Die SPD stellt mit 56 Abgeordneten die größte Oppositionsfraktion im NRW-Landtag. Kutschaty (54) trat im März bereits als SPD-Landesparteichef zurück. Bei der Landtagswahl vor einem Jahr war die SPD auf einen historischen Tiefstand von 26,7 Prozent abgesackt. Kutschatys Rücktritt von den Spitzenämtern knapp ein Jahr nach der verlorenen Wahl gilt auch als Konsequenz aus der anhaltenden parteiinternen Kritik.
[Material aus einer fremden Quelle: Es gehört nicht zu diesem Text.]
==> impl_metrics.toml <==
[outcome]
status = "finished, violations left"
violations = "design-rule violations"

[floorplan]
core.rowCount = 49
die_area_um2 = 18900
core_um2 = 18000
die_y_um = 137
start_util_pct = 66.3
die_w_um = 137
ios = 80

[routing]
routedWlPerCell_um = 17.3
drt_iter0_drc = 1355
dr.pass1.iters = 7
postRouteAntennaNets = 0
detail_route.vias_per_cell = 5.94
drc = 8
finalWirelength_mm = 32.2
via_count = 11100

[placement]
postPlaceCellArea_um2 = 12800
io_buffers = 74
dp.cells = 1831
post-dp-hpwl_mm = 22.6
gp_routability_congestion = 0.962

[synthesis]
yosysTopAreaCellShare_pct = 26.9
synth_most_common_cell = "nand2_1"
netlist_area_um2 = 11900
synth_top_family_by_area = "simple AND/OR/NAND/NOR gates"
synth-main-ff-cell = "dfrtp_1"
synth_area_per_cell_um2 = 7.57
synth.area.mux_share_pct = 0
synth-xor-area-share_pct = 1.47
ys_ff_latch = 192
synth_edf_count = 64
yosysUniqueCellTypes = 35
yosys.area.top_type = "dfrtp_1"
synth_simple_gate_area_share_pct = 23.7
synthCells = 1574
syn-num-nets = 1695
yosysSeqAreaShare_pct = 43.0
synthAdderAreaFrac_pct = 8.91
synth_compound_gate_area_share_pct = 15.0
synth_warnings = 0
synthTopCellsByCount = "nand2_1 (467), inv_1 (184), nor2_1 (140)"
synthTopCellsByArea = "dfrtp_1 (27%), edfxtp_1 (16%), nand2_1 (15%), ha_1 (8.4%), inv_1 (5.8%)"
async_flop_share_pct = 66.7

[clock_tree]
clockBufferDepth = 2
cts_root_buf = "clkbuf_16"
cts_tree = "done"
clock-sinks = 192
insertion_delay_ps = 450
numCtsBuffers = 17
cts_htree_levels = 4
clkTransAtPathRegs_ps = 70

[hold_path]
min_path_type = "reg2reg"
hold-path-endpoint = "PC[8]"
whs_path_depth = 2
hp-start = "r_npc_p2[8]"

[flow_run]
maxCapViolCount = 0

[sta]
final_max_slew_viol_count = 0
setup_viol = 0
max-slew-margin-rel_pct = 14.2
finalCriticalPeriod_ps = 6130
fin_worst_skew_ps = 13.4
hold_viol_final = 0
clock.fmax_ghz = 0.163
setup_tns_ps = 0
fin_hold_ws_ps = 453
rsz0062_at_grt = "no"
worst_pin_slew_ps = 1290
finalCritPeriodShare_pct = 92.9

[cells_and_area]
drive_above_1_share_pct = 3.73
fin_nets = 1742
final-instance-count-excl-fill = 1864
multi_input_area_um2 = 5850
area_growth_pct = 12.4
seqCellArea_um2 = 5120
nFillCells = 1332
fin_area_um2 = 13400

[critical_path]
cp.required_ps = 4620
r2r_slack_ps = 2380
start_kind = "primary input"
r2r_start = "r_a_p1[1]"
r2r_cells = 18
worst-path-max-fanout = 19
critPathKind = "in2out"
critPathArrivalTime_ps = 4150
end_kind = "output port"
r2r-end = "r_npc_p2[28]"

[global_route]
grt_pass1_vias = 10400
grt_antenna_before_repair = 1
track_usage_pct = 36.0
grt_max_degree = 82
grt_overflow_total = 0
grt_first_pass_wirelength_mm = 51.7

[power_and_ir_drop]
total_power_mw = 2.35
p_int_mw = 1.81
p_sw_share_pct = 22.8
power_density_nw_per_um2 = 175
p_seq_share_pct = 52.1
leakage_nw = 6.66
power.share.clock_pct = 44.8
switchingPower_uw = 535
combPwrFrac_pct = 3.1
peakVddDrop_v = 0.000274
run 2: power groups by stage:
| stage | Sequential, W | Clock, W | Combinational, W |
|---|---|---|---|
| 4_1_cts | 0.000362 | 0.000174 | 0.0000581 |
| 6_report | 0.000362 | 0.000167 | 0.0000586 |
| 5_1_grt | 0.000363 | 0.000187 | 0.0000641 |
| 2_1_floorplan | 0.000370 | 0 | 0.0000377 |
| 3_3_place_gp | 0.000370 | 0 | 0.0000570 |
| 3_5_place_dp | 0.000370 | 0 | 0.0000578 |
## config.mk

```make
export PLATFORM = sky130hd
export DESIGN_NAME = gesture_cmd_arbiter
export DESIGN_NICKNAME = d
export VERILOG_FILES = /design/src/rtl/gesture_pkg.sv /design/src/rtl/gesture_cmd_arbiter_rr_pick.sv /design/src/rtl/gesture_cmd_arbiter.sv
export SDC_FILE = /design/constraint.sdc
export NUM_CORES = 1
export LEC_CHECK = 0
export CAP_MARGIN = 40
export CORE_MARGIN = 1
export CORE_UTILIZATION = 45
export CTS_CLUSTER_DIAMETER = 120
export CTS_CLUSTER_SIZE = 28
export DETAILED_ROUTE_END_ITERATION = 10
export GPL_TIMING_DRIVEN = 0
export HOLD_SLACK_MARGIN = 0.15
export PLACE_DENSITY = 0.65
export SLEW_MARGIN = 20
export SYNTH_ARGS = -nofsm -noshare
export SYNTH_HDL_FRONTEND = slang
export SYNTH_SLANG_ARGS = --single-unit
```

## constraint.sdc

```tcl
create_clock -name clock -period 5.7 [get_ports clock]
set_input_delay 1.14 -clock clock [delete_from_list [all_inputs] [get_ports clock]]
set_output_delay 1.14 -clock clock [all_outputs]
set_load 0.02 [all_outputs]
```
**src/rtl/bitfusion_pkg.sv**
```systemverilog
`default_nettype none
// ============================================================================
// Module      : bitfusion_pkg
// Description : Weight-bitwidth mode encodings and hold-length helper shared
//               by the BitFusion input path.
// Revision    : 1.0 - initial release
// ============================================================================
package bitfusion_pkg;

  localparam logic [1:0] BW_8B   = 2'b00;
  localparam logic [1:0] BW_4B   = 2'b01;
  localparam logic [1:0] BW_2B   = 2'b10;
  localparam logic [1:0] BW_RSVD = 2'b11;

  // Number of cycles a word is presented for the given mode; 0 means unusable.
  function automatic logic [2:0] hold_len(input logic [1:0] mode);
    case (mode)
      BW_8B:   hold_len = 3'd1;
      BW_4B:   hold_len = 3'd2;
      BW_2B:   hold_len = 3'd4;
      default: hold_len = 3'd0;
    endcase
  endfunction

endpackage : bitfusion_pkg
`default_nettype wire

```
**src/rtl/input_word_sequencer_if.sv**
```systemverilog
`default_nettype none
// ============================================================================
// Module      : input_word_sequencer_if
// Description : Upstream word handshake plus the phased buffer presentation
//               toward the input mux.
// Revision    : 1.0 - initial release
// ============================================================================
interface input_word_sequencer_if;

  logic [31:0] in_data;
  logic        in_valid;
  logic        in_ready;
  logic        out_ready;
  logic [31:0] buffer;
  logic        buffer_valid;
  logic [1:0]  phase;
  logic        last_phase;

  modport master (
    output in_data, in_valid, out_ready,
    input  in_ready, buffer, buffer_valid, phase, last_phase
  );

  modport slave (
    input  in_data, in_valid, out_ready,
    output in_ready, buffer, buffer_valid, phase, last_phase
  );

endinterface : input_word_sequencer_if
`default_nettype wire

```
**src/rtl/input_word_fifo.sv**
```systemverilog
`default_nettype none
// ============================================================================
// Module      : input_word_fifo
// Description : Synchronous FIFO with wrap-bit pointers and registered count.
// Revision    : 1.0 - initial release
// ============================================================================
module input_word_fifo #(
  parameter int DEPTH = 4,
  parameter int WIDTH = 32,
  parameter int CNT_W = $clog2(DEPTH) + 1
) (
  input  wire logic             clk,
  input  wire logic             reset,
  input  wire logic             push,
  input  wire logic             pop,
  input  wire logic [WIDTH-1:0] wdata,
  output logic      [WIDTH-1:0] rdata,
  output logic                  full,
  output logic                  empty,
  output logic      [CNT_W-1:0] count
);

  localparam int                c_addr_w  = $clog2(DEPTH);
  localparam logic [c_addr_w:0] c_ptr_one = {{c_addr_w{1'b0}}, 1'b1};
  localparam logic [CNT_W-1:0]  c_cnt_one = {{(CNT_W-1){1'b0}}, 1'b1};

  logic [WIDTH-1:0]  r_mem [DEPTH];
  logic [c_addr_w:0] r_wptr;
  logic [c_addr_w:0] r_rptr;
  logic [CNT_W-1:0]  r_count;
  logic              w_do_push;
  logic              w_do_pop;

  // Same index with differing wrap bits means the writer lapped the reader.
  assign full  = (r_wptr[c_addr_w] != r_rptr[c_addr_w]) &&
                 (r_wptr[c_addr_w-1:0] == r_rptr[c_addr_w-1:0]);
  assign empty = (r_wptr == r_rptr);
  assign rdata = r_mem[r_rptr[c_addr_w-1:0]];
  assign count = r_count;

  assign w_do_push = push && !full;
  assign w_do_pop  = pop && !empty;

  always_ff @(posedge clk) begin
    if (w_do_push) begin
      r_mem[r_wptr[c_addr_w-1:0]] <= wdata;
    end
  end

  always_ff @(posedge clk or negedge reset) begin
    if (!reset) begin
      r_wptr  <= '0;
      r_rptr  <= '0;
      r_count <= '0;
    end else begin
      if (w_do_push) begin
        r_wptr <= r_wptr + c_ptr_one;
      end
      if (w_do_pop) begin
        r_rptr <= r_rptr + c_ptr_one;
      end
      case ({w_do_push, w_do_pop})
        2'b10:   r_count <= r_count + c_cnt_one;
        2'b01:   r_count <= r_count - c_cnt_one;
        default: r_count <= r_count;
      endcase
    end
  end

endmodule : input_word_fifo
`default_nettype wire

```
**src/rtl/input_word_sequencer.sv**
```systemverilog
`default_nettype none
// ============================================================================
// Module      : input_word_sequencer
// Description : Queues activation words and presents each one for 1/2/4
//               phases according to the latched weight bitwidth.
// Revision    : 1.0 - initial release
// ============================================================================
module input_word_sequencer
  import bitfusion_pkg::*;
#(
  parameter int DEPTH = 4,
  parameter int CNT_W = $clog2(DEPTH) + 1
) (
  input  wire logic                  clk,
  input  wire logic                  reset,
  input  wire logic [1:0]            weight_bitwidth,
  input_word_sequencer_if.slave      bus,
  output logic      [CNT_W-1:0]      fifo_count
);

  logic [31:0] r_buffer;
  logic        r_buffer_valid;
  logic [1:0]  r_phase;
  logic [1:0]  r_mode;

  logic [31:0] w_fifo_rdata;
  logic        w_fifo_full;
  logic        w_fifo_empty;
  logic        w_push;
  logic [2:0]  w_hold;
  logic        w_last_phase;
  logic        w_load;

  input_word_fifo #(
    .DEPTH (DEPTH),
    .WIDTH (32),
    .CNT_W (CNT_W)
  ) u_fifo (
    .clk   (clk),
    .reset (reset),
    .push  (w_push),
    .pop   (w_load),
    .wdata (bus.in_data),
    .rdata (w_fifo_rdata),
    .full  (w_fifo_full),
    .empty (w_fifo_empty),
    .count (fifo_count)
  );

  assign w_push       = bus.in_valid && !w_fifo_full;
  assign w_hold       = hold_len(r_mode);
  assign w_last_phase = r_buffer_valid && ({1'b0, r_phase} == (w_hold - 3'd1));

  // Reserved mode blocks loading so the queue simply fills until a legal mode returns.
  assign w_load = (!r_buffer_valid || (w_last_phase && bus.out_ready)) &&
                  !w_fifo_empty && (weight_bitwidth != BW_RSVD);

  always_ff @(posedge clk or negedge reset) begin
    if (!reset) begin
      r_buffer       <= '0;
      r_buffer_valid <= 1'b0;
      r_phase        <= '0;
      r_mode         <= BW_8B;
    end else if (w_load) begin
      r_buffer       <= w_fifo_rdata;
      r_buffer_valid <= 1'b1;
      r_phase        <= '0;
      r_mode         <= weight_bitwidth;
    end else if (r_buffer_valid && bus.out_ready) begin
      if (w_last_phase) begin
        r_buffer_valid <= 1'b0;
        r_phase        <= '0;
      end else begin
        r_phase <= r_phase + 2'd1;
      end
    end
  end

  assign bus.in_ready     = !w_fifo_full;
  assign bus.buffer       = r_buffer;
  assign bus.buffer_valid = r_buffer_valid;
  assign bus.phase        = r_phase;
  assign bus.last_phase   = w_last_phase;

endmodule : input_word_sequencer
`default_nettype wire

```
**src/flat_wrapper.sv**
```systemverilog
// flat-port wrapper written by rule: the top's interface ports become plain ports
module input_word_sequencer_flat import bitfusion_pkg::*;
#(
  parameter int DEPTH = 4,
  parameter int CNT_W = $clog2(DEPTH) + 1
)
  (clk, reset, weight_bitwidth, fifo_count, bus_in_data, bus_in_valid, bus_out_ready, bus_in_ready, bus_buffer, bus_buffer_valid, bus_phase, bus_last_phase);
  input_word_sequencer_if bus_i ();
  input  wire logic clk;
  input  wire logic reset;
  input  wire logic [1:0] weight_bitwidth;
  output logic      [CNT_W-1:0] fifo_count;
  input wire logic [$bits(bus_i.in_data)-1:0] bus_in_data;
  input wire logic [$bits(bus_i.in_valid)-1:0] bus_in_valid;
  input wire logic [$bits(bus_i.out_ready)-1:0] bus_out_ready;
  output wire logic [$bits(bus_i.in_ready)-1:0] bus_in_ready;
  output wire logic [$bits(bus_i.buffer)-1:0] bus_buffer;
  output wire logic [$bits(bus_i.buffer_valid)-1:0] bus_buffer_valid;
  output wire logic [$bits(bus_i.phase)-1:0] bus_phase;
  output wire logic [$bits(bus_i.last_phase)-1:0] bus_last_phase;
  assign bus_i.in_data = bus_in_data;
  assign bus_i.in_valid = bus_in_valid;
  assign bus_i.out_ready = bus_out_ready;
  assign bus_in_ready = bus_i.in_ready;
  assign bus_buffer = bus_i.buffer;
  assign bus_buffer_valid = bus_i.buffer_valid;
  assign bus_phase = bus_i.phase;
  assign bus_last_phase = bus_i.last_phase;
  input_word_sequencer #(.DEPTH(DEPTH), .CNT_W(CNT_W)) u_core (.clk(clk), .reset(reset), .weight_bitwidth(weight_bitwidth), .bus(bus_i), .fifo_count(fifo_count));
endmodule
```
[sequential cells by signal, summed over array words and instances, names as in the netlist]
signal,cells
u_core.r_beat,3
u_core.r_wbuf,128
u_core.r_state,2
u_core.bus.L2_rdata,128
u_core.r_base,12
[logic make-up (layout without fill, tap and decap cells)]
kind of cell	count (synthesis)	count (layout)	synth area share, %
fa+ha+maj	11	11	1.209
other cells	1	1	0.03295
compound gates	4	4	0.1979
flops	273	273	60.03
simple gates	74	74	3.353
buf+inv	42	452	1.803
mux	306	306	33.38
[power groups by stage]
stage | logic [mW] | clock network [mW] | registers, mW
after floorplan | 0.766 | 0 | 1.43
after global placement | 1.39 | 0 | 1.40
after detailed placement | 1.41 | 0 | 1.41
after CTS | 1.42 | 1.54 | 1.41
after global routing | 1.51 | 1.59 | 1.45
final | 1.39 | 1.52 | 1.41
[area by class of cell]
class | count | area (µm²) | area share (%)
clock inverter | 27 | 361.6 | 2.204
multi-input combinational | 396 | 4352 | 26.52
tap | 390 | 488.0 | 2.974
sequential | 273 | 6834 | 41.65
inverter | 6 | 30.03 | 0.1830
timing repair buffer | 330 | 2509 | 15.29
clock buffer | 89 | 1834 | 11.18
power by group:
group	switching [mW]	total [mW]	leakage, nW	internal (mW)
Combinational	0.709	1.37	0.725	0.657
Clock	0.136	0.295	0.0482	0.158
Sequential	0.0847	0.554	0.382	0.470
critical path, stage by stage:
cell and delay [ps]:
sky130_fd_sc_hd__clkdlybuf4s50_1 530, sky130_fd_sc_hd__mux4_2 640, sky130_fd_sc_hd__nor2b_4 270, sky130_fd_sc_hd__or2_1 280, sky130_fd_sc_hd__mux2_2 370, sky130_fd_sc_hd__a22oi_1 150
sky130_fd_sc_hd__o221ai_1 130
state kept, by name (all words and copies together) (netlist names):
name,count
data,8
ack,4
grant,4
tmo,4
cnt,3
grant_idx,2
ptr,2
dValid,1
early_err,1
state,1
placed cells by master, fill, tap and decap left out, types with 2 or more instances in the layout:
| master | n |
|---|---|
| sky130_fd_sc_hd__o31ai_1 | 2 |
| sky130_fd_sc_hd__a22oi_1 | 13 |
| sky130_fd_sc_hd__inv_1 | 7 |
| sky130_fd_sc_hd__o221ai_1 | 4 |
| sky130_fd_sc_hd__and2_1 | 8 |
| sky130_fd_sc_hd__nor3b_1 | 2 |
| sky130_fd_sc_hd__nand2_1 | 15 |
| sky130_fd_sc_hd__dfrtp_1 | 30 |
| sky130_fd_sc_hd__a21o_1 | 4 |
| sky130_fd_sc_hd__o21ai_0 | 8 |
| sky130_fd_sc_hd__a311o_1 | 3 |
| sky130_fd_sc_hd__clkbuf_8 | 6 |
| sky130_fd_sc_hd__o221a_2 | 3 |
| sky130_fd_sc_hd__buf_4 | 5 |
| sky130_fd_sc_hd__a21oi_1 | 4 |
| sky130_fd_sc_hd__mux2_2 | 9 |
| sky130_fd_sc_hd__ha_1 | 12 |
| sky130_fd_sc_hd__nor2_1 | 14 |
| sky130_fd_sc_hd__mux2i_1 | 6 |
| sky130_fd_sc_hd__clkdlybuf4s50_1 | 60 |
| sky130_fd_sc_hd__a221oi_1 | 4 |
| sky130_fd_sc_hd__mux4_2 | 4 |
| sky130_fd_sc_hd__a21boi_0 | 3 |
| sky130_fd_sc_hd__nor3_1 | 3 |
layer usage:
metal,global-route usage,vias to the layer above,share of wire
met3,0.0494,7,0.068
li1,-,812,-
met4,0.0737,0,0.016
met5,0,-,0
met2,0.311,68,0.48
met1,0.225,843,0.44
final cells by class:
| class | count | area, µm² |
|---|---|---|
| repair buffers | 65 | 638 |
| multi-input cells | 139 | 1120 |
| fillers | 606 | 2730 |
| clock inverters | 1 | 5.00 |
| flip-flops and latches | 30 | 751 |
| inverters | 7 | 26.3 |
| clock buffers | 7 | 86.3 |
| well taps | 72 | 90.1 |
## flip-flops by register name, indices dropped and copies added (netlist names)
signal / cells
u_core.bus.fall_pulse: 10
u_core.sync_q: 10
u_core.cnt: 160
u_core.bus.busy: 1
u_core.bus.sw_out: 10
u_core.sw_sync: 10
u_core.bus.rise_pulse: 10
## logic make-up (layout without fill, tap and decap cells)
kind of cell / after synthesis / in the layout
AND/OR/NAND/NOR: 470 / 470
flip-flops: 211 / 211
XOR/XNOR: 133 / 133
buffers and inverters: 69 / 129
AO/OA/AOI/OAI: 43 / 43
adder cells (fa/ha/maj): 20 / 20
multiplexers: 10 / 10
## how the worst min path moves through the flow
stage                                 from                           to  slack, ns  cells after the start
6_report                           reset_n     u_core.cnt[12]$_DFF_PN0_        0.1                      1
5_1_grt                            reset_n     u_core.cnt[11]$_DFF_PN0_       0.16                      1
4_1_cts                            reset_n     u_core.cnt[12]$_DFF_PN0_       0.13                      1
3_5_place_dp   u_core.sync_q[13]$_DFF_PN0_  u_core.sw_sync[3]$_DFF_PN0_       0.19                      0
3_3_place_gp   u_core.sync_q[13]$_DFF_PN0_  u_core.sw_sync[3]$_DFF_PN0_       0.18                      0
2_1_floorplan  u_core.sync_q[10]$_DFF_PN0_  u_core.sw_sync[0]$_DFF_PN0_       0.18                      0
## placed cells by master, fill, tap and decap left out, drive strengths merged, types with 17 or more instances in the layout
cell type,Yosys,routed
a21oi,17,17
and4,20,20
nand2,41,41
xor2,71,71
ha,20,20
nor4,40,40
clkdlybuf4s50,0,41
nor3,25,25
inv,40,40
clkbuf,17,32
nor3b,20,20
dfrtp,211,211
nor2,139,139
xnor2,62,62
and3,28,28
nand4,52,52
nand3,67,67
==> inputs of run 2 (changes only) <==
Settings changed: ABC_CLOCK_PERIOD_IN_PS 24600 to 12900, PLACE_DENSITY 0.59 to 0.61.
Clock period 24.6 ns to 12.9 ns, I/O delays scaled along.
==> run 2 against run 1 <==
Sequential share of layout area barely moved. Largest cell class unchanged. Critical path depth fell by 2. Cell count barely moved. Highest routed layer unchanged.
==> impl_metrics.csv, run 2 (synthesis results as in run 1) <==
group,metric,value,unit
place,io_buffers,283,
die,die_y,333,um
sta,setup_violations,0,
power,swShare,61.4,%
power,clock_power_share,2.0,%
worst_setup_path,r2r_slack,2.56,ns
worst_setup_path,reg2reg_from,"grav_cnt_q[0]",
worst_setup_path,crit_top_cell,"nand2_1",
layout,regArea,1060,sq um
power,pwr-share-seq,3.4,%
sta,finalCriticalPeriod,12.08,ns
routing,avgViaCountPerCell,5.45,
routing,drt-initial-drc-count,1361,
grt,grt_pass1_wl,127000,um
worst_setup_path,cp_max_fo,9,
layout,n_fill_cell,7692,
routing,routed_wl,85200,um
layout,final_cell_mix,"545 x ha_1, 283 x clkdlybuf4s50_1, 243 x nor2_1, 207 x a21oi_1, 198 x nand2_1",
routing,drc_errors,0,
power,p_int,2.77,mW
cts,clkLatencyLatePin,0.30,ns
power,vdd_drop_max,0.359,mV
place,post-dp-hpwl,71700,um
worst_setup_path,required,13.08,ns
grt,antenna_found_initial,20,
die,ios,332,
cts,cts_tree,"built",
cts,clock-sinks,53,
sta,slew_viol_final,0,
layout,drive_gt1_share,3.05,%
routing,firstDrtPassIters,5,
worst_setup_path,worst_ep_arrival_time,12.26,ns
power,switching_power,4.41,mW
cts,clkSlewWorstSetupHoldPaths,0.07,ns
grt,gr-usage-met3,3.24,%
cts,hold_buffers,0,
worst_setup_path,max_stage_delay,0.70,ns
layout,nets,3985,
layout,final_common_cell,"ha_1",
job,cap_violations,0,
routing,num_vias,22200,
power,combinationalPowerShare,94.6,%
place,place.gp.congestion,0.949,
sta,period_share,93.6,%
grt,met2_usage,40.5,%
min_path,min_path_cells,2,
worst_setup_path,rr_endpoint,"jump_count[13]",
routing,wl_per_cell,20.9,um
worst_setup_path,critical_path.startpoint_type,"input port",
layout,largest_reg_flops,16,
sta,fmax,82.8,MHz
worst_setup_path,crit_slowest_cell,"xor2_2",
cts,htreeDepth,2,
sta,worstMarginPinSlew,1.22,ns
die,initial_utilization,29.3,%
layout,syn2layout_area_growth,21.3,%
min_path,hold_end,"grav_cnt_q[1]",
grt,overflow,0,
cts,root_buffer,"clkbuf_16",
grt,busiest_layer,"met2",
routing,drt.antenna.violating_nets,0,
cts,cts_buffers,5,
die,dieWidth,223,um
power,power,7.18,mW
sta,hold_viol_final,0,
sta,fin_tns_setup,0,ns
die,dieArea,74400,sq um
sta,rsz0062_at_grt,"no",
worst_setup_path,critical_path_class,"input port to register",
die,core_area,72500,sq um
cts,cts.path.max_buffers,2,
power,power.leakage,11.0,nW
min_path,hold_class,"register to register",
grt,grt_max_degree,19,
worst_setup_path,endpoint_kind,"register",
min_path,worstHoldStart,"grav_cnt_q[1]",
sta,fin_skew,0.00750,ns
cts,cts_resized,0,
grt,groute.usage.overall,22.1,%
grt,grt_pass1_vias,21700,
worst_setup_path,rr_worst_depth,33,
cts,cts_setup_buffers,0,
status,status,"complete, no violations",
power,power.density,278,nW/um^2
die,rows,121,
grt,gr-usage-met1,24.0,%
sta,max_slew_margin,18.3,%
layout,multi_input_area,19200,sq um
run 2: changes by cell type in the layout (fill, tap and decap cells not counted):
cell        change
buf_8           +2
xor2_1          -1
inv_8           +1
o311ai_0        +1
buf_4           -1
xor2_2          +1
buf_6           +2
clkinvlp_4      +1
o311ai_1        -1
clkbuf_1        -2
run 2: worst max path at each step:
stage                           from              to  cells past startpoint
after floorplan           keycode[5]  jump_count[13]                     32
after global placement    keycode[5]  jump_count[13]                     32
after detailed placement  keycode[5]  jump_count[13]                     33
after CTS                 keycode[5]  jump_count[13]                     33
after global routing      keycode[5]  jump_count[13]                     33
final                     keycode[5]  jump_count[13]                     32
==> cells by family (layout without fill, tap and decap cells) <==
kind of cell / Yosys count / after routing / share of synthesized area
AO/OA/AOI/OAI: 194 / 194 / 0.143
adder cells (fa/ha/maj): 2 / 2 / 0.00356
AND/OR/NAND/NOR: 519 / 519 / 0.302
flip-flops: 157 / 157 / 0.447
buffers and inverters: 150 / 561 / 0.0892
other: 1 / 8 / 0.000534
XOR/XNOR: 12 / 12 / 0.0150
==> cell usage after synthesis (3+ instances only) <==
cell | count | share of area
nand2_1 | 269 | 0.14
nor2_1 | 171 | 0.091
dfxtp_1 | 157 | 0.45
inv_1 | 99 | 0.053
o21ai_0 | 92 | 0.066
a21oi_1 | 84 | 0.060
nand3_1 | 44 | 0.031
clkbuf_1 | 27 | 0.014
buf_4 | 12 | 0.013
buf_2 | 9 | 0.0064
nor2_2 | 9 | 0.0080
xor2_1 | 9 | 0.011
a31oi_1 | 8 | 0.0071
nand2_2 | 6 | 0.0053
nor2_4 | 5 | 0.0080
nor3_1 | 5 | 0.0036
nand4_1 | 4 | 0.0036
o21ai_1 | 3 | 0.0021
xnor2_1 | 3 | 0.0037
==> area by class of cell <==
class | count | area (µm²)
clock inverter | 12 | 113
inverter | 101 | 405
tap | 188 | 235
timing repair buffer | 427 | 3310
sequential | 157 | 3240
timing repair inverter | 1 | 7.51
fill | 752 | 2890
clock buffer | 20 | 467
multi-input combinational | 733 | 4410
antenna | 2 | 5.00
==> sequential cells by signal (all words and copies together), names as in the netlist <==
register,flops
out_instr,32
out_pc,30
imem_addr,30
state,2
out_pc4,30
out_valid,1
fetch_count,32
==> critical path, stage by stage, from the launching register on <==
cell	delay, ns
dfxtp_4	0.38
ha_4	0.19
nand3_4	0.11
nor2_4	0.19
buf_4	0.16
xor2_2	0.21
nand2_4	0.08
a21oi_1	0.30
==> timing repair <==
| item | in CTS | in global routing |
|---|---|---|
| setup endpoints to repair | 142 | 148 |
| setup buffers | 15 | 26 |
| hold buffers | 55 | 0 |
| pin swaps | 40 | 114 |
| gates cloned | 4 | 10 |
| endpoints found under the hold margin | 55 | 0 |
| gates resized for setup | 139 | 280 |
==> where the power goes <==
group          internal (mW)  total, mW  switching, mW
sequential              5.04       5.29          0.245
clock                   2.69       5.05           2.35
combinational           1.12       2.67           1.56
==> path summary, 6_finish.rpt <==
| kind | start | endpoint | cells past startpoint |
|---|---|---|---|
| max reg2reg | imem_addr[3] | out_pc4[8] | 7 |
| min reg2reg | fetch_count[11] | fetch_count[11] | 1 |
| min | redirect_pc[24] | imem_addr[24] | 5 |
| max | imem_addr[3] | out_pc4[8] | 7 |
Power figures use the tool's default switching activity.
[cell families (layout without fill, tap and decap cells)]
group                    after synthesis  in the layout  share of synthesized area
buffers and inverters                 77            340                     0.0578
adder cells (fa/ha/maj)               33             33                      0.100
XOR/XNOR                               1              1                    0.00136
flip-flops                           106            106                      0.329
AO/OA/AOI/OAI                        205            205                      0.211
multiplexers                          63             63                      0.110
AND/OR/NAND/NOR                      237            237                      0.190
Die Duisburger Wirtschaftsgeografin Philipp (40) gehört dem Landtag seit 2012 an. Seit 2018 managt sie als Geschäftsführerin der SPD-Fraktion die Organisation der parlamentarischen Abläufe. «Die letzten zwölf Monate haben gezeigt, das NRW besser regiert werden kann und muss», sagte Phlipp auf dpa-Anfrage. «Ich traue mir diese Aufgabe zu. Gemeinsam mit der Fraktion gilt es einen Plan zu entwickeln, der uns zurück auf die Erfolgsspur führt.» Mit Blick auf die Wahl der neuen Fraktionsspitze sagte Philipp, sie freue sich auf eine «kollegiale und wertschätzende Auseinandersetzung mit meinen Kollegen».
Aufmerksamkeit erlangte Philipp im Zusammenhang mit der sogenannten Mallorca-Affäre um die frühere NRW-Umweltministerin Ursula Heinen-Esser (CDU). Im April 2022 wurde bekannt, dass ein Mitarbeiter Philipps versucht hatte, den Instagram-Account der minderjährigen Tochter Heinen-Essers auszuspähen. Heinen-Esser trat zurück, als bekannt wurde, dass sie inmitten der Flutkatastrophe im Juli 2021 zu einer Geburtstagsfeier nach Mallorca geflogen war.
Der Kölner Lehrer Jochen Ott (49) hat sich einen Ruf als angriffslustiger und scharfzüngiger Kritiker der Bildungspolitik der CDU-geführten Landesregierung erworben. Ott hatte vor seinem Einzug in den Landtag 2010 an der Gesamtschule in Brühl Geschichte, Sozialwissenschaften und Katholische Religion unterrichtet.
«Ich habe große Motivation gemeinsam in einem starken Team aus 56 für eine wieder erstarkende SPD zu sorgen», erklärte Ott. «Ich möchte, dass die Menschen sich auf die SPD in Nordrhein-Westfalen verlassen können.» Die SPD werde «immer an der Seite der ganz normalen Menschen stehen, und wir wollen gemeinsam NRW zum besten Zuhause für Familien machen».
Bereits vergangene Woche hatte Sven Wolf (47) als erster seine Bewerbung für die Nachfolge Kutschatys als Fraktionschef angekündigt. Der Jurist aus Remscheid hat sich einen Ruf als Aufklärer durch den Vorsitz in mehreren Untersuchungsausschüssen erworben. Derzeit ist er Vorsitzender des Untersuchungsausschusses zur Aufarbeitung der Flutkatastrophe in NRW im Sommer 2021.
Für die Nachfolge Kutschatys als SPD-Parteichef gibt es noch keine offiziellen Bewerbungen. Die Landes-SPD wählt bei einem Parteitag am 26. August ihre neue Führung.